Bishop vs. bishop over gay marriage and communion 2016-09-30T16:52:02-04:00

From Sunday: 

Catholic Archbishop Allen H. Vigneron of Detroit said on Sunday that Catholics who support gay marriage yet take the sacrament of Communion are contradicting themselves, echoing recent calls from a religious scholar for supporters of gay marriage to withdraw from taking the Eucharist.

According to the Detroit Free Press, Archbishop Vigneron said that Catholics who support gay marriage “deny the revelation Christ entrusted to the church.”

“This sort of behavior would result in publicly renouncing one’s integrity and logically bring shame for a double-dealing that is not unlike perjury,” Vigneron said.

Archbishop Vigneron has clashed with liberal Catholic groups in the past. Last June, he forbade priests and deacons from attending a eucharistic liturgy held at the international convention of the American Catholic Council (ACC) in Detroit, warning that they could be “dismissed from the clerical state” if they attended. The ACC is a coalition of liberal Catholic groups seeking to make changes in the American Catholic Church.

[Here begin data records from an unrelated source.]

**config.mk**
```make
export PLATFORM = sky130hd
export DESIGN_NAME = xbus_ctrl
export DESIGN_NICKNAME = d
export VERILOG_FILES = /design/src/rtl/xbus_pkg.sv /design/src/rtl/xbus_cfg.sv /design/src/rtl/xbus_ctrl_fsm.sv /design/src/rtl/xbus_datapath.sv /design/src/rtl/xbus_ctrl.sv
export SDC_FILE = /design/constraint.sdc
export NUM_CORES = 1
export LEC_CHECK = 0
export CAP_MARGIN = 40
export CELL_PAD_IN_SITES_DETAIL_PLACEMENT = 0
export CELL_PAD_IN_SITES_GLOBAL_PLACEMENT = 1
export CORE_ASPECT_RATIO = 0.9
export CORE_MARGIN = 8
export CORE_UTILIZATION = 32
export DETAILED_ROUTE_END_ITERATION = 7
export PLACE_DENSITY = 0.81
export SYNTH_ARGS = -nofsm -noshare
export SYNTH_HDL_FRONTEND = slang
export SYNTH_SLANG_ARGS = --single-unit
```
**constraint.sdc**
```tcl
create_clock -name clk -period 1.96 [get_ports clk]
set_input_delay 0.49 -clock clk [delete_from_list [all_inputs] [get_ports clk]]
set_output_delay 0.49 -clock clk [all_outputs]
set_load 0.02 [all_outputs]
```
**src/rtl/xbus_pkg.sv**
```systemverilog
package xbus_pkg;

  localparam int REG_W   = 8;
  localparam int LIMIT_W = 3;
  localparam int CODE_W  = 2;
  localparam int CNT_W   = 3;

  typedef enum logic [1:0] {
    ST_IDLE,
    ST_ADDR,
    ST_STRB,
    ST_TAIL
  } busState_e;

  // strobes from control to datapath
  typedef struct packed {
    logic accept;      // request taken at this edge
    logic inAddr;      // first period: address out, latch strobe
    logic inStrobe;    // read or write strobe active
    logic strobeEnd;   // last strobe cycle
    logic lastPeriod;  // final period of the access
    logic isWrite;     // direction of the running access
  } busCtl_t;

  // strobe length in cycles for a wait code
  function automatic logic [CNT_W-1:0] strobeCycles(input logic [CODE_W-1:0] code);
    case (code)
      2'b00:   strobeCycles = 3'd2;
      2'b01:   strobeCycles = 3'd3;
      default: strobeCycles = 3'd4;
    endcase
  endfunction

  // trailing periods after the strobe for a wait code
  function automatic logic [CNT_W-1:0] tailCycles(input logic [CODE_W-1:0] code);
    tailCycles = (code == 2'b11) ? 3'd2 : 3'd1;
  endfunction

endpackage

```
**src/rtl/xbus_cfg.sv**
```systemverilog
module xbus_cfg
  import xbus_pkg::*;
#(
  parameter int ADDR_W = 16
) (
  input  logic                clk,
  input  logic                rstN,
  input  logic                cfgWrA,
  input  logic                cfgWrB,
  input  logic [REG_W-1:0]    cfgWdata,
  input  logic                legacyMode,
  input  logic [ADDR_W-1:0]   reqAddr,
  output logic [REG_W-1:0]    cfgRdA,
  output logic [REG_W-1:0]    cfgRdB,
  output logic                enable,
  output logic [CODE_W-1:0]   waitCode
);

  localparam int LOW_W = ADDR_W - LIMIT_W;

  logic               enBit;
  logic               upWaitHi;
  logic               upWaitLo;
  logic [CODE_W-1:0]  loWait;
  logic [LIMIT_W-1:0] limit;
  logic [ADDR_W-1:0]  boundary;
  logic               isUpper;

  always_ff @(posedge clk) begin
    if (!rstN) begin
      enBit    <= 1'b0;
      upWaitHi <= 1'b0;
    end else if (cfgWrA) begin
      enBit    <= cfgWdata[7];
      upWaitHi <= cfgWdata[6];
    end
  end

  always_ff @(posedge clk) begin
    if (!rstN) begin
      limit    <= '0;
      loWait   <= '0;
      upWaitLo <= 1'b0;
    end else if (cfgWrB) begin
      limit    <= cfgWdata[6:4];
      loWait   <= cfgWdata[3:2];
      upWaitLo <= cfgWdata[1];
    end
  end

  assign cfgRdA = {enBit, upWaitHi, 6'b000000};
  assign cfgRdB = {1'b0, limit, loWait, upWaitLo, 1'b0};
  assign enable = enBit;

  // boundary is the limit placed in the top address bits
  assign boundary = {limit, {LOW_W{1'b0}}};
  assign isUpper  = (reqAddr >= boundary);

  always_comb begin
    if (legacyMode)
      waitCode = {1'b0, upWaitHi};
    else if (isUpper)
      waitCode = {upWaitHi, upWaitLo};
    else
      waitCode = loWait;
  end

endmodule

```
**src/rtl/xbus_ctrl_fsm.sv**
```systemverilog
module xbus_ctrl_fsm
  import xbus_pkg::*;
(
  input  logic              clk,
  input  logic              rstN,
  input  logic              reqValid,
  input  logic              reqWrite,
  input  logic              enable,
  input  logic [CODE_W-1:0] waitCode,
  output busCtl_t           ctl,
  output logic              stall
);

  busState_e         state;
  logic [CNT_W-1:0]  cnt;
  logic [CODE_W-1:0] codeLat;
  logic              wrLat;
  logic              accept;

  assign accept = (state == ST_IDLE) && reqValid && enable;

  always_ff @(posedge clk) begin
    if (!rstN) begin
      state   <= ST_IDLE;
      cnt     <= '0;
      codeLat <= '0;
      wrLat   <= 1'b0;
    end else begin
      case (state)
        ST_IDLE: begin
          if (accept) begin
            state   <= ST_ADDR;
            codeLat <= waitCode;
            wrLat   <= reqWrite;
          end
        end
        ST_ADDR: begin
          state <= ST_STRB;
          cnt   <= strobeCycles(codeLat) - 3'd1;
        end
        ST_STRB: begin
          if (cnt == '0) begin
            state <= ST_TAIL;
            cnt   <= tailCycles(codeLat) - 3'd1;
          end else begin
            cnt <= cnt - 3'd1;
          end
        end
        ST_TAIL: begin
          if (cnt == '0)
            state <= ST_IDLE;
          else
            cnt <= cnt - 3'd1;
        end
        default: state <= ST_IDLE;
      endcase
    end
  end

  always_comb begin
    ctl.accept     = accept;
    ctl.inAddr     = (state == ST_ADDR);
    ctl.inStrobe   = (state == ST_STRB);
    ctl.strobeEnd  = (state == ST_STRB) && (cnt == '0);
    ctl.lastPeriod = (state == ST_TAIL) && (cnt == '0);
    ctl.isWrite    = wrLat;
  end

  assign stall = (state != ST_IDLE);

endmodule

```
**src/rtl/xbus_datapath.sv**
```systemverilog
module xbus_datapath
  import xbus_pkg::*;
#(
  parameter int ADDR_W = 16,
  parameter int DATA_W = 8
) (
  input  logic                     clk,
  input  logic                     rstN,
  input  busCtl_t                  ctl,
  input  logic [ADDR_W-1:0]        reqAddr,
  input  logic [DATA_W-1:0]        reqWdata,
  input  logic                     keeperOn,
  input  logic                     nextIsMem,
  input  logic [DATA_W-1:0]        adIn,
  output logic [DATA_W-1:0]        rdData,
  output logic [ADDR_W-DATA_W-1:0] addrHi,
  output logic [DATA_W-1:0]        adOut,
  output logic                     adOe,
  output logic                     ale,
  output logic                     rdN,
  output logic                     wrN
);

  localparam int HI_W = ADDR_W - DATA_W;

  logic [DATA_W-1:0] addrLo;
  logic [DATA_W-1:0] wdataReg;
  logic [DATA_W-1:0] holdReg;
  logic [HI_W-1:0]   hiReg;
  logic [DATA_W-1:0] rdReg;

  // capture the request at acceptance
  always_ff @(posedge clk) begin
    if (!rstN) begin
      addrLo   <= '0;
      hiReg    <= '0;
      wdataReg <= '0;
    end else if (ctl.accept) begin
      addrLo   <= reqAddr[DATA_W-1:0];
      hiReg    <= reqAddr[ADDR_W-1:DATA_W];
      wdataReg <= reqWdata;
    end
  end

  // read sample and pin hold value at the end of the strobe
  always_ff @(posedge clk) begin
    if (!rstN) begin
      rdReg   <= '0;
      holdReg <= '0;
    end else if (ctl.strobeEnd) begin
      if (!ctl.isWrite)
        rdReg <= adIn;
      if (keeperOn)
        holdReg <= addrLo;
      else if (ctl.isWrite)
        holdReg <= wdataReg;
      else
        holdReg <= adIn;
    end
  end

  always_comb begin
    if (ctl.inAddr)
      adOut = addrLo;
    else if (ctl.inStrobe && ctl.isWrite)
      adOut = wdataReg;
    else
      adOut = holdReg;
  end

  assign adOe   = ctl.inAddr || (ctl.inStrobe && ctl.isWrite);
  assign ale    = ctl.inAddr || (ctl.lastPeriod && nextIsMem);
  assign rdN    = !(ctl.inStrobe && !ctl.isWrite);
  assign wrN    = !(ctl.inStrobe && ctl.isWrite);
  assign rdData = rdReg;
  assign addrHi = hiReg;

endmodule

```
**src/rtl/xbus_ctrl.sv**
```systemverilog
module xbus_ctrl
  import xbus_pkg::*;
#(
  parameter int ADDR_W = 16,
  parameter int DATA_W = 8
) (
  input  logic                     clk,
  input  logic                     rstN,
  input  logic                     cfgWrA,
  input  logic                     cfgWrB,
  input  logic [REG_W-1:0]         cfgWdata,
  output logic [REG_W-1:0]         cfgRdA,
  output logic [REG_W-1:0]         cfgRdB,
  input  logic                     legacyMode,
  input  logic                     keeperOn,
  input  logic                     reqValid,
  input  logic                     reqWrite,
  input  logic [ADDR_W-1:0]        reqAddr,
  input  logic [DATA_W-1:0]        reqWdata,
  input  logic                     nextIsMem,
  output logic [DATA_W-1:0]        rdData,
  output logic                     stall,
  output logic                     busActive,
  output logic [ADDR_W-DATA_W-1:0] addrHi,
  output logic [DATA_W-1:0]        adOut,
  output logic                     adOe,
  input  logic [DATA_W-1:0]        adIn,
  output logic                     ale,
  output logic                     rdN,
  output logic                     wrN
);

  logic              enable;
  logic [CODE_W-1:0] waitCode;
  busCtl_t           ctl;

  xbus_cfg #(.ADDR_W(ADDR_W)) cfg_i (
    .clk        (clk),
    .rstN       (rstN),
    .cfgWrA     (cfgWrA),
    .cfgWrB     (cfgWrB),
    .cfgWdata   (cfgWdata),
    .legacyMode (legacyMode),
    .reqAddr    (reqAddr),
    .cfgRdA     (cfgRdA),
    .cfgRdB     (cfgRdB),
    .enable     (enable),
    .waitCode   (waitCode)
  );

  xbus_ctrl_fsm fsm_i (
    .clk      (clk),
    .rstN     (rstN),
    .reqValid (reqValid),
    .reqWrite (reqWrite),
    .enable   (enable),
    .waitCode (waitCode),
    .ctl      (ctl),
    .stall    (stall)
  );

  xbus_datapath #(.ADDR_W(ADDR_W), .DATA_W(DATA_W)) dp_i (
    .clk       (clk),
    .rstN      (rstN),
    .ctl       (ctl),
    .reqAddr   (reqAddr),
    .reqWdata  (reqWdata),
    .keeperOn  (keeperOn),
    .nextIsMem (nextIsMem),
    .adIn      (adIn),
    .rdData    (rdData),
    .addrHi    (addrHi),
    .adOut     (adOut),
    .adOe      (adOe),
    .ale       (ale),
    .rdN       (rdN),
    .wrN       (wrN)
  );

  assign busActive = enable;

endmodule

```
Yosys cells after proc, flatten, opt, wreduce, memory -nomap -nowiden
Index checks and enable logic that the tools add are counted.

Flip-flop bits (word level): 56. Input port bits: 49. Output and inout port bits: 46. Word-level logic and storage cells: 66.

$add $sub $neg: 3. Order comparisons: 1. Eq/ne operators: 9. Muxes and demuxes: 17. Bitwise operators: 1. Reduce and logical (&&, ||, !) cells: 21.

Operator list (number): two-way mux 8 bit (4); greater-or-equal comparator 16 bit (1); two-way mux 2 bit (6); two-way mux 3 bit (4); case mux 3 bit (3 select lines) (1); subtractor 3 x 1 -> 3 bit, second input constant (3); case mux 2 bit (4 select lines) (1); logical AND 1 bit (7); == test 2 bit, second input constant (3); case mux 3 bit (2 select lines) (1); AND reduction 2 bit (3); == test 2 x 1 -> 1 bit, second input constant (2); zero test 2 bit (2); inequality test 2 x 1 -> 1 bit, second input constant (2); inequality test 2 bit, second input constant (2); zero test 1 bit (3); zero test 3 bit (1); AND reduction 3 bit (1); nonzero test 3 bit (1); logical OR 1 bit (2); nonzero test 2 bit (1); NOT 1 bit (1).

Logic depth before layout (Yosys ltp)
Depth after elaboration: 6. Gate-level depth with buffers: 8.

Hierarchy
Synthesis repeated with hierarchy kept, for this count alone.

Cell total of the unflattened synthesis: 298. Area total of the unflattened synthesis: 2962.8 µm².

By module, submodules not included: xbus_datapath (times used 1, cells an instance 180, area an instance 1859.3 µm²); xbus_cfg (times used 1, cells an instance 59, area an instance 555.5 µm²); xbus_ctrl_fsm (times used 1, cells an instance 59, area an instance 548.0 µm²).

Worst setup path after synthesis
OpenSTA, ideal clock, no wires.

Kind: register to output. Start: reg fsm_i.state[0]. End: out adOut[0]. Arrival time: 1634 ps. Slack: -164 ps. Cell stages (with the launch flop): 7. Path buffers: 1. Path through: dfxtp_1 -> inv_1 -> ha_1 -> buf_4 -> nand2_2 -> mux2i_1 -> o21ai_0.

Word-level cells in the longest chain between the ends: 4. Elaborated cells on any way between the ends: 5.

RTL lines: start, declared (line xbus_ctrl_fsm.sv:14) `busState_e state;`; start signal, assigned (line xbus_ctrl_fsm.sv:24) `state <= ST_IDLE;`; start signal, assigned (line xbus_ctrl_fsm.sv:32) `state <= ST_ADDR;`; start signal, assigned (line xbus_ctrl_fsm.sv:38) `state <= ST_STRB;`; == test 2 bit (line xbus_ctrl_fsm.sv:63) `ctl.inStrobe = (state == ST_STRB);`; logical AND 1 bit (line xbus_datapath.sv:65) `else if (ctl.inStrobe && ctl.isWrite)`; two-way mux 8 bit (line xbus_datapath.sv:65); two-way mux 8 bit * (line xbus_datapath.sv:63) `if (ctl.inAddr)`; end, declared (line xbus_ctrl.sv:25) `output logic [DATA_W-1:0] adOut,`.

Every way passes the cells marked *; elsewhere a longest branch is shown, timed or not.

Worst setup path after layout
Start: reg fsm_i.state[1]. End: out adOut[3].

Same word-level chain as after synthesis.

==> flow_metrics.py <==
metrics = {
    "setup_path": {
        "critPathLaunch": "fsm_i.state[1]",
        "critPathMaxStageDelay_ps": 390,
        "path_cells": "ha_4, nand2_4, buf_6, mux2i_4, o21ai_2, buf_6",
        "endpoint": "adOut[3]",
        "end_kind": "output port",
        "critPathArrivalTime_ps": 1510,
        "rr_worst_depth": 8,
        "slowest_stage": "dfxtp_4",
        "r2r-end": "fsm_i.state[1]",
        "path_class": "reg -> out",
        "reg2reg_slack_ps": 240,
        "cpMostUsedCell": "buf_6",
        "cp_max_fo": 5,
        "critPathLaunchType": "register",
        "cp.required_ps": 1470,
        "timing.rr.start": "fsm_i.state[0]",
    },
    "clock_network": {
        "path_clk_slew_ps": 100,
        "worstSkewPairLatency_ps": 300,
        "cts-root-buf": "clkbuf_8",
        "post_cts_buffers": 0,
        "clockBufferDepth": 2,
        "cts_tree": "done",
        "cts_max_level": 2,
        "cts-hold-fix-buffers": 0,
        "clock-sinks": 56,
        "cts_buffers": 5,
    },
    "finish": {
        "layout_commonest_cell": "nand2_1",
        "layout_common_cells": "nand2_1 (93), clkdlybuf4s50_1 (72), dfxtp_1 (53)",
        "nets": 499,
        "multi_input_area_um2": 1551,
        "area_delta_synth_final_pct": 44.51,
        "design_area_um2": 4021,
        "register_area_um2": 1127,
        "fillCellCount": 884,
        "drive_gt1_frac": 0.1614,
        "n_antenna_cell": 0,
    },
    "timing": {
        "finalSetupViolations": 8,
        "fin_ws_ps": -42.16,
        "tightest_slew_ps": 533.7,
        "hold_violations": 0,
        "finalCriticalPeriod_ps": 2002,
        "maxSlewHeadroom": 0.6429,
        "slew_violations": 0,
        "finClkSkew_ps": 11.43,
        "grt_setup_unrepaired": "yes",
        "max_freq_mhz": 499.5,
        "period_share": 1.022,
    },
    "floorplan": {
        "initial_core_util": 0.3263,
        "coreArea_um2": 8528,
        "die_y_um": 104.5,
        "rows": 32,
        "dieArea_um2": 11940,
        "die_w_um": 114.3,
        "ioPinCount": 95,
    },
    "hold_path": {
        "hold_path_class": "reg -> reg",
    },
    "global_route": {
        "antenna_found_initial": 0,
        "use_met3": 0.04991,
        "grt_overflow_total": 0,
        "grt_pass1_wl_mm": 12.99,
        "first_global_vias": 2593,
        "top_usage_layer": "met2",
        "grt_max_degree": 54,
        "track_usage": 0.1318,
        "gr-usage-met2": 0.1963,
        "grtUsageMet1": 0.1743,
    },
    "yosys": {
        "synth.distinct_cells": 42,
        "ys.flop_type": "dfxtp_1",
        "ys_seq_area_frac": 0.4029,
        "yosysTopAreaCellShare": 0.4029,
        "syn_area_um2": 2783,
        "synth_area_per_cell_um2": 8.066,
        "ys_top_cells_by_area": "dfxtp_1 (40%), nand2_1 (13%), mux2i_1 (9.0%)",
        "syn_inst": 345,
        "ys_warn_count": 0,
        "synth-edff-count": 0,
        "synth_top_cell_by_area": "dfxtp_1",
        "ys_ff_latch": 56,
        "ys_async_sr_fraction": 0,
    },
    "status": {
        "status": "complete, but fails checks",
        "violations": "negative setup slack",
    },
    "place": {
        "place_area_um2": 3881,
        "gp_congestion": 0.7564,
        "dp_hpwl_mm": 5.860,
        "pre_cts_ws_ps": -279.0,
        "io_buffers": 85,
    },
    "detailed_routing": {
        "firstDrtPassIters": 4,
        "wl_per_cell_um": 14.09,
        "antenna_left": 0,
        "via_per_inst": 4.678,
        "drc": 0,
        "vias": 2615,
        "routed_wl_mm": 7.879,
        "drt_iter0_markers": 111,
    },
    "power": {
        "power.density_nw_per_um2": 839.3,
        "p_leak_nw": 1.535,
        "ir_worst_vdd_uv": 315.9,
    },
    "job": {
        "cap_violations": 0,
    },
}
==> synth_stat cells (2+ instances only) <==
cell type,number
a21oi_1,46
and3_1,2
buf_1,3
buf_2,2
buf_4,15
clkbuf_1,9
dfxtp_1,56
ha_1,10
inv_1,9
mux2i_1,25
nand2_1,93
nand2b_1,4
nor2_1,13
nor4_1,2
o21a_1,2
o21ai_0,27
o311ai_0,2
==> power breakdown <==
part / internal (W) / switching (W)
clock network: 0.000244 / 0.000370
logic: 0.000698 / 0.000722
registers: 0.00125 / 0.0000869
total: 0.00220 / 0.00118
==> cell type report <==
| cell class | count | share of cell area |
|---|---|---|
| Clock buffer | 5 | 0.01711 |
| Inverter | 10 | 0.009334 |
| Multi-Input combinational cell | 256 | 0.3858 |
| Clock inverter | 2 | 0.003111 |
| Tap cell | 119 | 0.03703 |
| Sequential cell | 56 | 0.2803 |
| Timing Repair Buffer | 111 | 0.2673 |
==> metal layers <==
| metal | wire (µm) | up-vias |
|---|---|---|
| li1 | - | 1339 |
| met4 | 63 | 0 |
| met2 | 3402 | 73 |
| met1 | 3821 | 1197 |
| met5 | 0 | - |
| met3 | 592 | 6 |
==> sequential cells by signal (all words and copies together) (netlist names), 2 cells and up <==
name           flops
dp_i.rdData        8
cfg_i.loWait       2
dp_i.addrLo        8
cfg_i.limit        3
dp_i.wdataReg      8
fsm_i.state        2
fsm_i.cnt          3
dp_i.addrHi        8
fsm_i.codeLat      2
dp_i.holdReg       8
==> cell families (layout without fill, tap and decap cells) <==
| logic type | count (synthesis) | after routing | share of synthesized area |
|---|---|---|---|
| buffers and inverters | 40 | 128 | 0.07779 |
| AOI/OAI and AO/OA | 86 | 86 | 0.1772 |
| adders and majority gates | 10 | 10 | 0.04496 |
| DFF | 56 | 56 | 0.4029 |
| and+or+nand+nor | 127 | 127 | 0.2059 |
| muxes | 25 | 25 | 0.08993 |
| other | 1 | 8 | 0.001348 |
==> repair_timing <==
| item | 4_1_cts | 5_1_grt |
|---|---|---|
| gates resized for setup | 69 | 8 |
| setup endpoints to repair | 13 | 13 |
| pin swaps | 4 | 4 |
| gates cloned | 0 | 0 |
==> critical path, delay by kind of cell, from the launching register on <==
family	cells	cell delay [ps]
buffers and inverters	2	280
flip-flops	1	390
AND/OR/NAND/NOR	1	60
adder cells (fa/ha/maj)	1	150
AO/OA/AOI/OAI	1	150
multiplexers	1	180
==> stage by stage <==
step	total power, W	std cells	setup TNS (ps)	hold slack, ps	utilization
after detailed placement	0.002770	552	-2803	446.3	0.4551
after global routing	0.003586	559	-815.0	480.5	0.4715
final	0.003375	559	-110.4	462.1	0.4715
after CTS	0.003408	559	-222.1	459.8	0.4682
after global placement	0.002739	552	-2516	441.7	0.4551
after floorplan	0.002154	352	-47.70	436.0	-
==> worst min path at each step <==
stage                    start               to  slack (ps)  depth (start not counted)
6_report        dp_i.addrHi[1]   dp_i.addrHi[1]         460                          2
5_1_grt        dp_i.holdReg[5]  dp_i.holdReg[5]         480                          2
4_1_cts        dp_i.holdReg[4]  dp_i.holdReg[4]         460                          2
3_5_place_dp   dp_i.holdReg[4]  dp_i.holdReg[4]         450                          2
3_3_place_gp    dp_i.addrHi[2]   dp_i.addrHi[2]         440                          2
2_1_floorplan  dp_i.holdReg[0]  dp_i.holdReg[0]         440                          2
Note: power is estimated with default switching activity, not from simulation.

Edward Peters, who teaches canonical law at the Sacred Heart Major Seminary in Detroit and is a legal adviser to the Vatican, also wrote on his blog last week that gay marriage supporters should not approach for Holy Communion.

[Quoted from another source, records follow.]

File: src/rtl/mge_pkg.sv
package mge_pkg;

  typedef enum logic [1:0] {
    ST_IDLE  = 2'd0,
    ST_ISSUE = 2'd1,
    ST_WAIT  = 2'd2,
    ST_DONE  = 2'd3
  } eng_state_e;

  function automatic int idx_bits(input int n);
    return (n > 1) ? $clog2(n) : 1;
  endfunction

endpackage

File: src/rtl/mge_tap_pick.sv
module mge_tap_pick #(
  parameter int TAPS = 27,
  parameter int TW   = 5
) (
  input  logic [TAPS-1:0] mask,
  output logic            found,
  output logic [TW-1:0]   idx
);

  // lowest set bit wins, giving ascending fetch order
  always_comb begin
    found = 1'b0;
    idx   = '0;
    for (int i = TAPS - 1; i >= 0; i--) begin
      if (mask[i]) begin
        found = 1'b1;
        idx   = TW'(i);
      end
    end
  end

endmodule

According to canonical law, Peters wrote, Catholics who promote same sex marriage could risk having holy Communion withheld from them, being rebuked or sanctioned for “gravely injuring good morals.”

Now, in an unusual public disagreement, a liberal colleague from the same diocese is urging people to do the opposite:   

The Detroit archbishop’s recent comments about communion and support for same sex marriage is still sparking debate among Catholics.

Now a local priest is speaking out publicly against the archbishop’s approach.

“Don’t stop going to communion.  You’re okay,” said retired Auxiliary Bishop of Detroit Thomas Gumbleton.

Long a progressive voice in Detroit’s Catholic community, Gumbleton is breaking with Archbishop Allen Vigneron days after Vigneron declared that supporters of same-sex marriage should refrain from receiving Holy Communion, comparing it to perjury.

“If you look at it from a pastoral point of view where you’re trying to reach out to people, trying to draw them in, then the last thing you want to do is impose a penalty or make them feel like they have to impose a penalty upon themselves,” Gumbleton said.

The bishop says the church’s approach should be pastoral not punitive.  Just this week, he counseled a couple with a gay son.

“Husband, wife, raised seven children, Catholics all their lives, they’re in their eighties now, and the mother says to me, you know I can’t go to communion anymore,” said Gumbleton.  “They’re hurt and she’s crying because we can’t go communion and that means so much to them.”

Gumbleton says it’s a matter of conscience, which is deeply personal.

“Not everybody’s going to come to the same conclusion at the same time, so we have to keep on working with people and trusting people that they’re trying to do the right thing,” he remarked.